Privacy Policy

Effective date: 9 May 2026

Last updated: 9 May 2026

This Privacy Policy explains how Runmo Labs s.r.o. ("Runmo", "we", "us", or "our") collects, uses, and protects your personal data when you use the Runmo mobile application (the "App") and the website at runmo.app (the "Site"), together the "Service".

We have written this policy to be as clear as we can. Where we use defined terms from the EU General Data Protection Regulation (Regulation (EU) 2016/679, "GDPR") or Czech Act No. 110/2019 Coll. on Personal Data Processing, we have tried to explain them in plain language as well.

1. Who we are

The data controller for your personal data is:

Runmo Labs s.r.o.
IČO: 22240152
DIČ: CZ22240152
Příčná 1892/4, Nové Město (Prague 1), 110 00 Prague, Czech Republic

You can reach us about anything in this policy at support@runmo.app.

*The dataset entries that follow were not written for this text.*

==> src/rtl/ps2rx_deglitch.sv <==
module ps2rx_deglitch #(
  parameter int LEN = 8
) (
  input  logic clk,
  input  logic rst_n,
  input  logic in_i,
  output logic level_o,
  output logic fall_o
);
  localparam int CW = $clog2(LEN + 1);

  logic          level_q, fall_q;
  logic [CW-1:0] run_q;
  logic          differ, settle;

  assign differ = (in_i != level_q);
  assign settle = differ && (run_q == CW'(LEN - 1));

  always_ff @(posedge clk or negedge rst_n) begin
    if (!rst_n) begin
      level_q <= 1'b1;
      run_q   <= '0;
      fall_q  <= 1'b0;
    end else begin
      fall_q <= settle && !in_i;
      if (settle) begin
        level_q <= in_i;
        run_q   <= '0;
      end else if (differ) begin
        run_q <= run_q + 1'b1;
      end else begin
        run_q <= '0;
      end
    end
  end

  assign level_o = level_q;
  assign fall_o  = fall_q;
endmodule

==> src/rtl/ps2rx_framer.sv <==
module ps2rx_framer
  import ps2rx_pkg::*;
#(
  parameter int TMO_CYC = 250000
) (
  input  logic               clk,
  input  logic               rst_n,
  input  logic               fall_i,
  input  logic               bit_i,
  input  logic               en_i,
  output logic               take_o,
  output logic               done_o,
  output logic [FRAME_W-1:0] frame_o
);
  localparam int CW = $clog2(TMO_CYC + 1);
  localparam logic [3:0] LAST_BIT = 4'(FRAME_W - 1);

  logic [FRAME_W-2:0] shift_q;
  logic [FRAME_W-1:0] frame_q;
  logic [3:0]         pos_q;
  logic [CW-1:0]      quiet_q;
  logic               done_q;

  assign take_o = fall_i && en_i;

  always_ff @(posedge clk or negedge rst_n) begin
    if (!rst_n) begin
      shift_q <= '0;
      frame_q <= '0;
      pos_q   <= '0;
      quiet_q <= '0;
      done_q  <= 1'b0;
    end else begin
      done_q <= 1'b0;
      if (take_o) begin
        quiet_q <= '0;
        if (pos_q == LAST_BIT) begin
          frame_q <= {bit_i, shift_q};
          done_q  <= 1'b1;
          pos_q   <= '0;
        end else begin
          shift_q <= {bit_i, shift_q[FRAME_W-2:1]};
          pos_q   <= pos_q + 1'b1;
        end
      end else if (pos_q != '0) begin
        if (quiet_q == CW'(TMO_CYC - 1)) begin
          pos_q   <= '0;
          quiet_q <= '0;
        end else begin
          quiet_q <= quiet_q + 1'b1;
        end
      end
    end
  end

  assign done_o  = done_q;
  assign frame_o = frame_q;
endmodule

==> src/rtl/ps2_host_rx.sv <==
module ps2_host_rx
  import ps2rx_pkg::*;
#(
  parameter int FILT_LEN  = 8,
  parameter int TMO_CYC   = 250000,
  parameter int INHIB_MIN = 12500
) (
  input  logic       clk,
  input  logic       rst_n,
  input  logic       ps2_clk_i,
  input  logic       ps2_dat_i,
  output logic       ps2_clk_pull_o,
  output logic [7:0] rx_byte_o,
  output logic       rx_full_o,
  input  logic       rd_ack_i,
  output logic       parity_err_o,
  output logic       frame_err_o
);
  localparam int HW = $clog2(INHIB_MIN + 1);

  logic [1:0]         line_s;
  logic               clk_level, clk_fall;
  logic               bit_take, frame_done;
  logic [FRAME_W-1:0] frame;
  logic               shape_ok, par_ok;

  logic [7:0]    byte_q;
  logic          full_q, pull_q, perr_q, ferr_q;
  logic [HW-1:0] hold_q;
  logic          min_met;

  ps2rx_sync #(.W(2)) u_sync (
    .clk   (clk),
    .rst_n (rst_n),
    .d_i   ({ps2_clk_i, ps2_dat_i}),
    .q_o   (line_s)
  );

  ps2rx_deglitch #(.LEN(FILT_LEN)) u_filt (
    .clk     (clk),
    .rst_n   (rst_n),
    .in_i    (line_s[1]),
    .level_o (clk_level),
    .fall_o  (clk_fall)
  );

  ps2rx_framer #(.TMO_CYC(TMO_CYC)) u_framer (
    .clk     (clk),
    .rst_n   (rst_n),
    .fall_i  (clk_fall),
    .bit_i   (line_s[0]),
    .en_i    (!pull_q),
    .take_o  (bit_take),
    .done_o  (frame_done),
    .frame_o (frame)
  );

  assign shape_ok = frame_shape_ok(frame);
  assign par_ok   = frame_parity_ok(frame);
  assign min_met  = (hold_q >= HW'(INHIB_MIN - 1));

  always_ff @(posedge clk or negedge rst_n) begin
    if (!rst_n) begin
      byte_q <= '0;
      full_q <= 1'b0;
      pull_q <= 1'b0;
      perr_q <= 1'b0;
      ferr_q <= 1'b0;
      hold_q <= '0;
    end else if (frame_done) begin
      // Reception is gated off while pulling, so buffer is empty here.
      if (!shape_ok) begin
        ferr_q <= 1'b1;
        perr_q <= 1'b0;
      end else if (!par_ok) begin
        perr_q <= 1'b1;
        ferr_q <= 1'b0;
      end else begin
        byte_q <= frame_payload(frame);
        full_q <= 1'b1;
        pull_q <= 1'b1;
        hold_q <= '0;
        perr_q <= 1'b0;
        ferr_q <= 1'b0;
      end
    end else begin
      if (full_q && rd_ack_i) full_q <= 1'b0;
      if (pull_q) begin
        if (!min_met) hold_q <= hold_q + 1'b1;
        if (min_met && (!full_q || rd_ack_i)) pull_q <= 1'b0;
      end
    end
  end

  assign ps2_clk_pull_o = pull_q;
  assign rx_byte_o      = byte_q;
  assign rx_full_o      = full_q;
  assign parity_err_o   = perr_q;
  assign frame_err_o    = ferr_q;

  logic unused_level;
  assign unused_level = clk_level ^ bit_take;
endmodule

==> config.mk <==
export PLATFORM = sky130hd
export DESIGN_NAME = ps2_host_rx
export DESIGN_NICKNAME = d
export VERILOG_FILES = /design/src/rtl/ps2rx_pkg.sv /design/src/rtl/ps2rx_sync.sv /design/src/rtl/ps2rx_deglitch.sv /design/src/rtl/ps2rx_framer.sv /design/src/rtl/ps2_host_rx.sv
export SDC_FILE = /design/constraint.sdc
export NUM_CORES = 1
export LEC_CHECK = 0
export BUFFER_PORTS_ARGS = -buffer_cell sky130_fd_sc_hd__buf_2
export CAP_MARGIN = 20
export CORE_MARGIN = 1
export CORE_UTILIZATION = 66
export CTS_CLUSTER_SIZE = 10
export DETAILED_ROUTE_END_ITERATION = 16
export PLACE_DENSITY = 0.84
export SKIP_CTS_REPAIR_TIMING = 1
export SYNTH_ARGS = -nofsm -noshare
export SYNTH_HDL_FRONTEND = slang
export SYNTH_SLANG_ARGS = --single-unit
==> constraint.sdc <==
create_clock -name clk -period 4.9 [get_ports clk]
set_clock_uncertainty 0.2 [all_clocks]
set_input_delay 0.245 -clock clk [delete_from_list [all_inputs] [get_ports clk]]
set_output_delay 0.245 -clock clk [all_outputs]
set_load 0.05 [all_outputs]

We are a small company and have not appointed a Data Protection Officer (DPO), as we are not legally required to do so. The contact email above is monitored and will reach the people responsible for privacy at Runmo.

2. Privacy at a glance

We have built Runmo with a local-first approach. Most of your data (your runs, your routes, your heart rate, your training plans, your notes) lives on your device and in your personal Apple iCloud. We do not run a database that stores your runs or your health data on our servers.

In practice this means:

Your runs and health data stay on your device. We sync them between your devices using your own iCloud account. We cannot read them.
The AI coach is the one exception. When you ask the AI coach for a briefing, a plan, or a post-run analysis, we send a small, carefully limited summary of your training data to Anthropic, our AI provider, so it can generate a response. We never send your name, your email, your GPS coordinates, your routes, or the raw second-by-second readings from your watch.
Analytics are anonymous. We use a privacy-respecting analytics service (TelemetryDeck) that does not identify you and does not use cookies or advertising IDs.
We do not sell your data, ever. We do not run advertising, we do not share your data with data brokers, and we do not allow third-party advertising or behavioural tracking inside the App.

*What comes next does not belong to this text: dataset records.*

$ cat src/rtl/bsa_pkg.sv
package bsa_pkg;
  localparam int DEF_WIDTH = 8;

  // one-bit adder slice result
  typedef struct packed {
    logic cy;
    logic s;
  } slice_t;

  function automatic slice_t add_slice(input logic a, input logic b, input logic c);
    slice_t r;
    r.s  = a ^ b ^ c;
    r.cy = (a & b) | (a & c) | (b & c);
    return r;
  endfunction
endpackage

$ cat src/rtl/bsa_shreg.sv
module bsa_shreg #(
  parameter int WIDTH = 8
) (
  input  logic             clk,
  input  logic             rst_n,
  input  logic             ld,
  input  logic             en,
  input  logic             ser_in,
  input  logic [WIDTH-1:0] par_in,
  output logic [WIDTH-1:0] q
);
  logic [WIDTH-1:0] q_nxt;

  // parallel load wins over shift; otherwise hold
  always_comb begin
    if (ld)      q_nxt = par_in;
    else if (en) q_nxt = {ser_in, q[WIDTH-1:1]};
    else         q_nxt = q;
  end

  always_ff @(posedge clk or negedge rst_n) begin
    if (!rst_n) q <= '0;
    else        q <= q_nxt;
  end
endmodule

$ cat src/rtl/bsa_carry.sv
module bsa_carry (
  input  logic clk,
  input  logic rst_n,
  input  logic clr,
  input  logic en,
  input  logic a_bit,
  input  logic b_bit,
  output logic s_bit,
  output logic c_q
);
  import bsa_pkg::*;

  slice_t slice;
  logic   c_nxt;

  always_comb begin
    slice = add_slice(a_bit, b_bit, c_q);
    s_bit = slice.s;
    if (clr)     c_nxt = 1'b0;
    else if (en) c_nxt = slice.cy;
    else         c_nxt = c_q;
  end

  always_ff @(posedge clk or negedge rst_n) begin
    if (!rst_n) c_q <= 1'b0;
    else        c_q <= c_nxt;
  end


  carry_clr_chk: assert property (@(posedge clk) disable iff (!rst_n)
    clr |=> (c_q == 1'b0));
endmodule

$ cat src/rtl/bsa_countdown.sv
module bsa_countdown #(
  parameter int WIDTH = 8
) (
  input  logic clk,
  input  logic rst_n,
  input  logic load,
  output logic run
);
  localparam int CW = $clog2(WIDTH + 1);
  localparam logic [CW-1:0] START = CW'(WIDTH);

  logic [CW-1:0] cnt_q, cnt_nxt;

  always_comb begin
    if (load)              cnt_nxt = START;
    else if (cnt_q != '0)  cnt_nxt = cnt_q - 1'b1;
    else                   cnt_nxt = cnt_q;
  end

  always_ff @(posedge clk or negedge rst_n) begin
    if (!rst_n) cnt_q <= '0;
    else        cnt_q <= cnt_nxt;
  end

  assign run = |cnt_q;


  cnt_load_chk: assert property (@(posedge clk) disable iff (!rst_n)
    load |=> (cnt_q == START));

  cnt_step_chk: assert property (@(posedge clk) disable iff (!rst_n)
    (!load && cnt_q != '0) |=> (cnt_q == $past(cnt_q) - 1'b1));

  cnt_idle_chk: assert property (@(posedge clk) disable iff (!rst_n)
    (!load && cnt_q == '0) |=> (cnt_q == '0));
endmodule

$ cat src/rtl/bitser_adder.sv
module bitser_adder #(
  parameter int WIDTH = bsa_pkg::DEF_WIDTH
) (
  input  logic             clk,
  input  logic             rst_n,
  input  logic             load,
  input  logic [WIDTH-1:0] op_a,
  input  logic [WIDTH-1:0] op_b,
  output logic [WIDTH-1:0] sum,
  output logic             carry_out,
  output logic             done
);
  logic [WIDTH-1:0] opa_q, opb_q, sum_q;
  logic             run, shift_en, s_bit;

  assign shift_en = run & ~load;

  bsa_countdown #(.WIDTH(WIDTH)) u_cnt (
    .clk(clk), .rst_n(rst_n), .load(load), .run(run)
  );

  bsa_shreg #(.WIDTH(WIDTH)) u_opa (
    .clk(clk), .rst_n(rst_n), .ld(load), .en(shift_en),
    .ser_in(1'b0), .par_in(op_a), .q(opa_q)
  );

  bsa_shreg #(.WIDTH(WIDTH)) u_opb (
    .clk(clk), .rst_n(rst_n), .ld(load), .en(shift_en),
    .ser_in(1'b0), .par_in(op_b), .q(opb_q)
  );

  bsa_carry u_cy (
    .clk(clk), .rst_n(rst_n), .clr(load), .en(shift_en),
    .a_bit(opa_q[0]), .b_bit(opb_q[0]), .s_bit(s_bit), .c_q(carry_out)
  );

  bsa_shreg #(.WIDTH(WIDTH)) u_sum (
    .clk(clk), .rst_n(rst_n), .ld(1'b0), .en(shift_en),
    .ser_in(s_bit), .par_in('0), .q(sum_q)
  );

  assign sum  = sum_q;
  assign done = ~run & ~load;


  sum_hold_chk: assert property (@(posedge clk) disable iff (!rst_n)
    done |=> ($stable(sum_q) && $stable(carry_out)));

  done_fall_chk: assert property (@(posedge clk) disable iff (!rst_n)
    $fell(load) |-> !done);

  operand_drain_chk: assert property (@(posedge clk) disable iff (!rst_n)
    done |-> (opa_q == '0 && opb_q == '0));
endmodule

$ cat config.mk
export PLATFORM = sky130hd
export DESIGN_NAME = bitser_adder
export DESIGN_NICKNAME = d
export VERILOG_FILES = /design/src/rtl/bsa_pkg.sv /design/src/rtl/bsa_shreg.sv /design/src/rtl/bsa_carry.sv /design/src/rtl/bsa_countdown.sv /design/src/rtl/bitser_adder.sv
export SDC_FILE = /design/constraint.sdc
export NUM_CORES = 1
export LEC_CHECK = 0
export ABC_AREA = 1
export BUFFER_PORTS_ARGS = -buffer_cell sky130_fd_sc_hd__clkbuf_2
export CORE_ASPECT_RATIO = 0.5
export CORE_MARGIN = 2
export CORE_UTILIZATION = 34
export CTS_BUF_LIST = sky130_fd_sc_hd__clkbuf_2
export DETAILED_ROUTE_END_ITERATION = 8
export PLACE_DENSITY_LB_ADDON = 0.15
export SLEW_MARGIN = 20
export SYNTH_ARGS = -nofsm -noshare
export SYNTH_HDL_FRONTEND = slang
export SYNTH_SLANG_ARGS = --single-unit
$ cat constraint.sdc
create_clock -name clk -period 1.21 [get_ports clk]
set_input_delay 0.121 -clock clk [delete_from_list [all_inputs] [get_ports clk]]
set_output_delay 0.121 -clock clk [all_outputs]
set_load 0.03 [all_outputs]
# After elaboration in Yosys (flattened, before gate mapping)
# Index checks and enable logic that the tools add are counted.
word_totals:
  wordCells: 29
  register_bits: 29
  out_inout_bits: 10
op_classes:
  n_mux: 8
  add_sub_neg: 1
  reduce_logical: 4
  n_bitwise: 11
ops:
  columns: ["operator", "count"]
  rows:
  - ["two-way mux 8 bit", 4]
  - ["two-way mux 4 bit", 2]
  - ["AND 1 bit", 5]
  - ["nonzero test 2 bit", 2]
  - ["nonzero test 4 bit", 1]
  - ["OR reduction 4 bit", 1]
  - ["subtractor 4 x 1 -> 4 bit, second input constant", 1]
  - ["two-way mux 1 bit", 2]
  - ["NOT 1 bit", 2]
  - ["OR 1 bit", 2]
  - ["bitwise XOR 1 bit", 2]

# Longest topological paths before layout
depth:
  depth_word: 5
  ltp_mapped: 6

# Cells and area by module
# A second synthesis with hierarchy kept.
unflattened:
  cells_unflattened: 171
  hier_area_um2: 1426.4
by_module_without_submodules:
  columns: ["module", "cells_each", "seq_area_each_um2", "area_each_um2", "instances"]
  rows:
  - ["bsa_shreg", 44, 200.2, 374.1, 3]
  - ["bsa_countdown", 28, 100.1, 221.5, 1]
  - ["bsa_carry", 7, 25.0, 65.1, 1]
  - ["bitser_adder", 4, 0.0, 17.5, 1]

# Least setup slack after synthesis
# OpenSTA, ideal clock, no wires.
synth_timing:
  path_kind: "register -> register"
  start: "reg u_cy.c_q"
  end: "reg u_sum.q[7]"
  synth_period_minus_slack_ns: 1.387
  setup_time_ns: 0.118
  arrival_time_ns: 1.269
  stages_incl_launch_ff: 5
  path_buffers: 0
  setup_slack_ns: -0.177
  cell_sequence: "dfrtp_1 -> inv_1 -> fa_1 -> nand3b_1 -> nand2_1"
synth_between:
  elab_chain_cells: 1
synth_lines:
  columns: ["element", "line", "source"]
  rows:
  - ["start: declaration", "bsa_carry.sv:9", "output logic c_q"]
  - ["start signal: assignment", "bsa_carry.sv:26", "else c_q <= c_nxt;"]
  - ["bitwise XOR 1 bit", "bsa_pkg.sv:12", "r.s = a ^ b ^ c;"]
  - ["end signal: assignment", "bsa_shreg.sv:23", "else q <= q_nxt;"]
  - ["end: declaration", "bsa_shreg.sv:10", "output logic [WIDTH-1:0] q"]
# No other way between the ends.
# A chain may end at the register's enable or synchronous reset.

# Final worst setup path
layout_timing:
  start: "reg u_cnt.cnt_q[0]"
  end: "reg u_sum.q[1]"
layout_between:
  elab_chain_cells: 2
layout_lines:
  columns: ["element", "line", "source"]
  rows:
  - ["start: declaration", "bsa_countdown.sv:12", "logic [CW-1:0] cnt_q, cnt_nxt;"]
  - ["start signal: assignment", "bsa_countdown.sv:22", "else cnt_q <= cnt_nxt;"]
  - ["OR reduction 4 bit", "bsa_countdown.sv:25", "assign run = |cnt_q;"]
  - ["AND 1 bit", "bitser_adder.sv:16", "assign shift_en = run & ~load;"]
# No other way between the ends.

==> results_tabular.tex <==
\begin{tabular}{lr}
\hline
Metric & Value \\
\hline
\multicolumn{2}{l}{\textbf{Placement}} \\
Final HPWL from detailed placement & 1.87 mm \\
Area of placed instances & 1600 um\^{}2 \\
Global placement routability congestion & 0.741 \\
Quantity of I/O buffers inserted on ports & 28 \\
\multicolumn{2}{l}{\textbf{Outcome}} \\
Violations in the final reports & setup timing \\
Result of the run & finished, violations left \\
\multicolumn{2}{l}{\textbf{Setup path}} \\
Worst-path cell with the longest stage delay & sky130\_fd\_sc\_hd\_\_dfrtp\_1 \\
Crit. End Element & flip-flop \\
Family with the most delay on the worst path & buffers and inverters \\
Max stage delay on crit path & 0.39 ns \\
Crit Path Class & flip-flop to flip-flop \\
Kind of start point of the critical path & flip-flop \\
Maximum fanout encountered on the critical timing path & 5 \\
Cell depth of the worst setup path & 8 \\
Ordered cell list for the critical path & inv\_2, ha\_4, buf\_4, buf\_4, nand2\_1, buf\_4, nand3\_1, nand2\_1 \\
Crit path DAT & 1.71 ns \\
Buffer and inverter count on the worst path & 4 \\
Worst-case reg-to-reg path depth & 8 \\
Required time of the critical path & 1.52 ns \\
Cell occurring most often along the worst timing path & sky130\_fd\_sc\_hd\_\_buf\_4 \\
\multicolumn{2}{l}{\textbf{Logic synthesis}} \\
Mean cell area of the mapped netlist & 8.08 um\^{}2 \\
Leading register cell type out of synthesis & sky130\_fd\_sc\_hd\_\_dfrtp\_1 \\
Number of synthesized flops with an enable pin & 0 \\
Syn Std Cell Area & 1350 um\^{}2 \\
Synthesized netlist cell count & 167 \\
Net Count, Synth & 188 \\
Synthesis-stage register bit count & 29 \\
Synth cell types & 17 \\
Portion of the post-synthesis area used by sequential elements & 0.538 \\
Proportion of register bits with asynchronous set or reset after synthesis & 1.00 \\
Warning count from the yosys run & 0 \\
\multicolumn{2}{l}{\textbf{Clock tree}} \\
Source-to-sink clock delay at the later pin of the worst-skew pair & 0.36 ns \\
Maximum level of the CTS H-tree & 2 \\
Total CTS buffers & 5 \\
Root buffer cell & sky130\_fd\_sc\_hd\_\_clkbuf\_2 \\
Clk slew on worst S/H paths & 0.15 ns \\
CTS sink cnt & 29 \\
Maximum root-to-sink buffer count & 2 \\
TritonCTS clock tree & yes \\
\multicolumn{2}{l}{\textbf{Pwr}} \\
Total power per unit cell area & 1960 nW/um\^{}2 \\
LEAKAGE & 0.992 nW \\
Worst supply voltage drop on vdd & 0.000441 V \\
\multicolumn{2}{l}{\textbf{Timing}} \\
Final setup vio count & 29 \\
Part of the cycle the worst path needs & 1.16 \\
Setup Skew & 0.00785 ns \\
Time the worst path needs with I/O delays and setup & 1.40 ns \\
Upper clock frequency limit & 712 MHz \\
Worst rel slew slack & 0.750 \\
Actual slew at the worst max-slew pin & 0.375 ns \\
Total negative slack for setup checks & -4.61 ns \\
Final Hold Fails & 0 \\
Setup repair after global routing missed its margin & true \\
Post-layout worst setup margin & -0.194 ns \\
Final Slew Violations & 0 \\
\multicolumn{2}{l}{\textbf{Floorplan}} \\
Placeable Area & 3860 um\^{}2 \\
Die outline height & 48.6 um \\
Ports & 29 \\
Initial standard-cell utilization of the core & 0.349 \\
Die X & 93.1 um \\
Area of the die & 4520 um\^{}2 \\
Site Rows & 16 \\
\multicolumn{2}{l}{\textbf{Min path}} \\
Classification of the worst-slack hold path & input port to flip-flop \\
Hold path cells & 5 \\
\multicolumn{2}{l}{\textbf{Detailed routing}} \\
Routed WL per cell & 11.1 um \\
Initial DRC count & 18 \\
Final routed DRC violation total & 0 \\
Via density per instance & 4.52 \\
Vias after detailed routing & 1230 \\
Total Wirelength & 3.03 mm \\
1st-pass router iterations & 4 \\
Antenna Violating Nets Remaining & 0 \\
\multicolumn{2}{l}{\textbf{Global routing}} \\
Via count of the first global-routing pass & 1106 \\
Antenna violations before repair & 0 \\
Overflow after GRT & 0 \\
Global-route wire length before repair & 4.77 mm \\
Largest net degree at the start of global routing & 30 \\
All-Layer GR Usage & 0.137 \\
\multicolumn{2}{l}{\textbf{Layout}} \\
Finished Cell Area & 1890 um\^{}2 \\
Synthesis-to-layout area growth & 39.8\% \\
Fraction of layout cells with a size suffix above 1 & 0.353 \\
Core utilization of the finished layout & 0.488 \\
N\_diodes & 0 \\
Count of nets after finishing & 238 \\
\multicolumn{2}{l}{\textbf{Flow run}} \\
Total of max-cap violations & 0 \\
\hline
\end{tabular}
==> through the flow <==
step	worst slack [ns]	cells	total power [mW]	hold WS [ns]
2_1_floorplan	0.00520	167	2.37	-0.175
4_1_cts	-0.222	264	3.43	0.0438
6_report	-0.194	272	3.70	0.0623
3_3_place_gp	-0.0257	252	2.78	0.154
3_5_place_dp	-0.0485	252	2.81	0.158
5_1_grt	-0.263	272	4.00	0.0612
==> kinds of logic after synthesis <==
group / count (synthesis) / share of synthesized area
AOI/OAI and AO/OA: 33 / 0.122
buffers and inverters: 28 / 0.0871
DFF: 29 / 0.538
adders and majority gates: 2 / 0.0241
and+or+nand+nor: 75 / 0.229
==> sequential cells by signal, summed over array words and instances (netlist names) <==
signal,count
u_opb.q,8
u_cy.c_q,1
u_sum.q,8
u_opa.q,8
u_cnt.cnt_q,4
==> worst register-to-register path, cell delays in order, from the launching register on <==
cell and delay [ns]:
sky130_fd_sc_hd__dfrtp_1 0.39, sky130_fd_sc_hd__inv_2 0.06, sky130_fd_sc_hd__ha_4 0.17, sky130_fd_sc_hd__buf_4 0.13, sky130_fd_sc_hd__buf_4 0.13, sky130_fd_sc_hd__nand2_1 0.16, sky130_fd_sc_hd__buf_4 0.18, sky130_fd_sc_hd__nand3_1 0.07
sky130_fd_sc_hd__nand2_1 0.07
==> cells in the final DEF (no fill, tap or decap) <==
master and count:
sky130_fd_sc_hd__dfrtp_1 28, sky130_fd_sc_hd__buf_12 1, sky130_fd_sc_hd__nand2_4 1, sky130_fd_sc_hd__o21ai_0 12, sky130_fd_sc_hd__buf_6 2, sky130_fd_sc_hd__nand2_2 5
sky130_fd_sc_hd__dfrtp_2 1, sky130_fd_sc_hd__buf_8 3, sky130_fd_sc_hd__inv_4 1, sky130_fd_sc_hd__a21oi_1 1, sky130_fd_sc_hd__nand3_4 1, sky130_fd_sc_hd__nand2_1 52
sky130_fd_sc_hd__ha_4 1, sky130_fd_sc_hd__nor2_2 1, sky130_fd_sc_hd__fa_1 1, sky130_fd_sc_hd__clkbuf_16 2, sky130_fd_sc_hd__inv_2 4, sky130_fd_sc_hd__o21ai_1 12
sky130_fd_sc_hd__clkinv_2 1, sky130_fd_sc_hd__o21ai_2 7, sky130_fd_sc_hd__inv_1 15, sky130_fd_sc_hd__a21oi_2 1, sky130_fd_sc_hd__clkinv_1 2, sky130_fd_sc_hd__nor2_1 3
sky130_fd_sc_hd__nand3b_1 1, sky130_fd_sc_hd__clkbuf_2 32, sky130_fd_sc_hd__buf_4 13, sky130_fd_sc_hd__or2_1 1, sky130_fd_sc_hd__nand3_1 10, sky130_fd_sc_hd__dlygate4sd3_1 3
==> worst paths after layout <==
kind,startpoint,end,slack (ns)
setup / recovery,u_cnt.cnt_q[0]$_DFFE_PN0N_,u_sum.q[1]$_DFFE_PN0P_,-0.19
hold / removal,op_b[6],u_opb.q[6]$_DFFE_PN0P_,0.06
setup reg to reg,u_cnt.cnt_q[0]$_DFFE_PN0N_,u_sum.q[1]$_DFFE_PN0P_,-0.19
hold reg to reg,u_sum.q[0]$_DFFE_PN0P_,u_sum.q[0]$_DFFE_PN0P_,0.50
max in group asynchronous,rst_n,u_cy.c_q$_DFFE_PN0P_,0.64
min in group asynchronous,rst_n,u_opb.q[0]$_DFFE_PN0P_,0.28
==> where the power goes <==
| group | switching [mW] | total, mW | internal [mW] | leakage (nW) |
|---|---|---|---|---|
| logic | 1.03 | 1.79 | 0.766 | 0.602 |
| clock network | 0.342 | 0.468 | 0.126 | 0.0278 |
| registers | 0.168 | 1.44 | 1.27 | 0.362 |
==> routing by layer <==
metal | vias to the layer above | part of all wire | track usage
met5 | - | 0 | 0
met4 | 0 | 0.011 | 0.0515
met3 | 4 | 0.039 | 0.0467
met2 | 18 | 0.46 | 0.223
met1 | 580 | 0.49 | 0.171
li1 | 628 | - | -
==> cell usage after synthesis, types with 2 or more instances <==
master                     n  area [um^2]
sky130_fd_sc_hd__a21oi_1   2         10.0
sky130_fd_sc_hd__nor2_1    3         11.3
sky130_fd_sc_hd__nand3_1  10         50.1
sky130_fd_sc_hd__inv_2     2         7.51
sky130_fd_sc_hd__dfrtp_1  29          726
sky130_fd_sc_hd__buf_2     7         35.0
sky130_fd_sc_hd__o21ai_1  19         95.1
sky130_fd_sc_hd__o21ai_0  12         60.1
sky130_fd_sc_hd__inv_1    18         67.6
sky130_fd_sc_hd__nand2_1  58          218
==> final cells by class <==
class | count | area (um^2)
clock buffers | 5 | 25.0
clock inverters | 3 | 12.5
fillers | 390 | 1980
inverters | 20 | 77.6
multi-input cells | 110 | 577
flip-flops and latches | 29 | 727
well taps | 54 | 67.6
repair buffers | 51 | 400
==> repair_timing <==
| item | in CTS | in global routing |
|---|---|---|
| hold buffers | 3 | 0 |
| pin swaps | 1 | 1 |
| gates cloned | 0 | 4 |
| setup endpoints to repair | 22 | 29 |
| gates resized for setup | 12 | 19 |
| endpoints found under the hold margin | 31 | 0 |
| buffers inserted | 2 | 4 |
(Power assumes the default switching activity.)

The rest of this policy goes through each of these in detail.

3. The data we process

3.1 Account information

When you create a Runmo account we use Sign in with Apple. This means:

Apple gives us a stable, anonymous user identifier.
You can choose whether to share your real email address or use Apple's private relay address.
You can choose what name (if any) to share with us.

We store the identifier and whatever you chose to share with us. We do not collect a password, Apple handles authentication.

3.2 Profile and onboarding choices

During onboarding and inside the App you may tell us:

Your training goal (e.g. distance target, race date)
Your experience level
Your preferred number of runs per week
Your preferred units (km or miles)
Your training preferences

This information is stored on your device and synced to your personal iCloud. It is not stored on a Runmo database.

3.3 Health and activity data

With your explicit permission, Runmo reads the following data from Apple HealthKit:

Workouts, including running workouts and their routes
Heart rate and resting heart rate
Heart rate variability (HRV)
Distance and active energy
Running stride length, ground contact time, and (on iOS 16+) running power
VO₂ max
Step count
Height and date of birth (for heart-rate-zone calculations)
Sleep analysis
(On iOS 18+) Workout effort scores

If you enable it, Runmo can also write a workout effort score back to HealthKit when you rate one of your runs.

HealthKit data is treated as a special category of personal data ("data concerning health") under Article 9 GDPR, which means we only process it when you have given us your explicit consent through the iOS HealthKit permission prompts. You can withdraw this consent at any time in iOS Settings → Health → Data Access & Devices → Runmo.

HealthKit data is read on your device and never leaves your device or your iCloud, except in the specific aggregated form described in section 3.5 below, when you use the AI coach.

3.4 Routes (GPS data)

When you record runs in another app (such as Apple Fitness or a third-party watch app) and they save a workout route to HealthKit, Runmo can read that route to display it to you on a map.

GPS routes are processed entirely on your device. We never send GPS coordinates, route polylines, or any location-derived data to our servers, to Anthropic, or to any other third party.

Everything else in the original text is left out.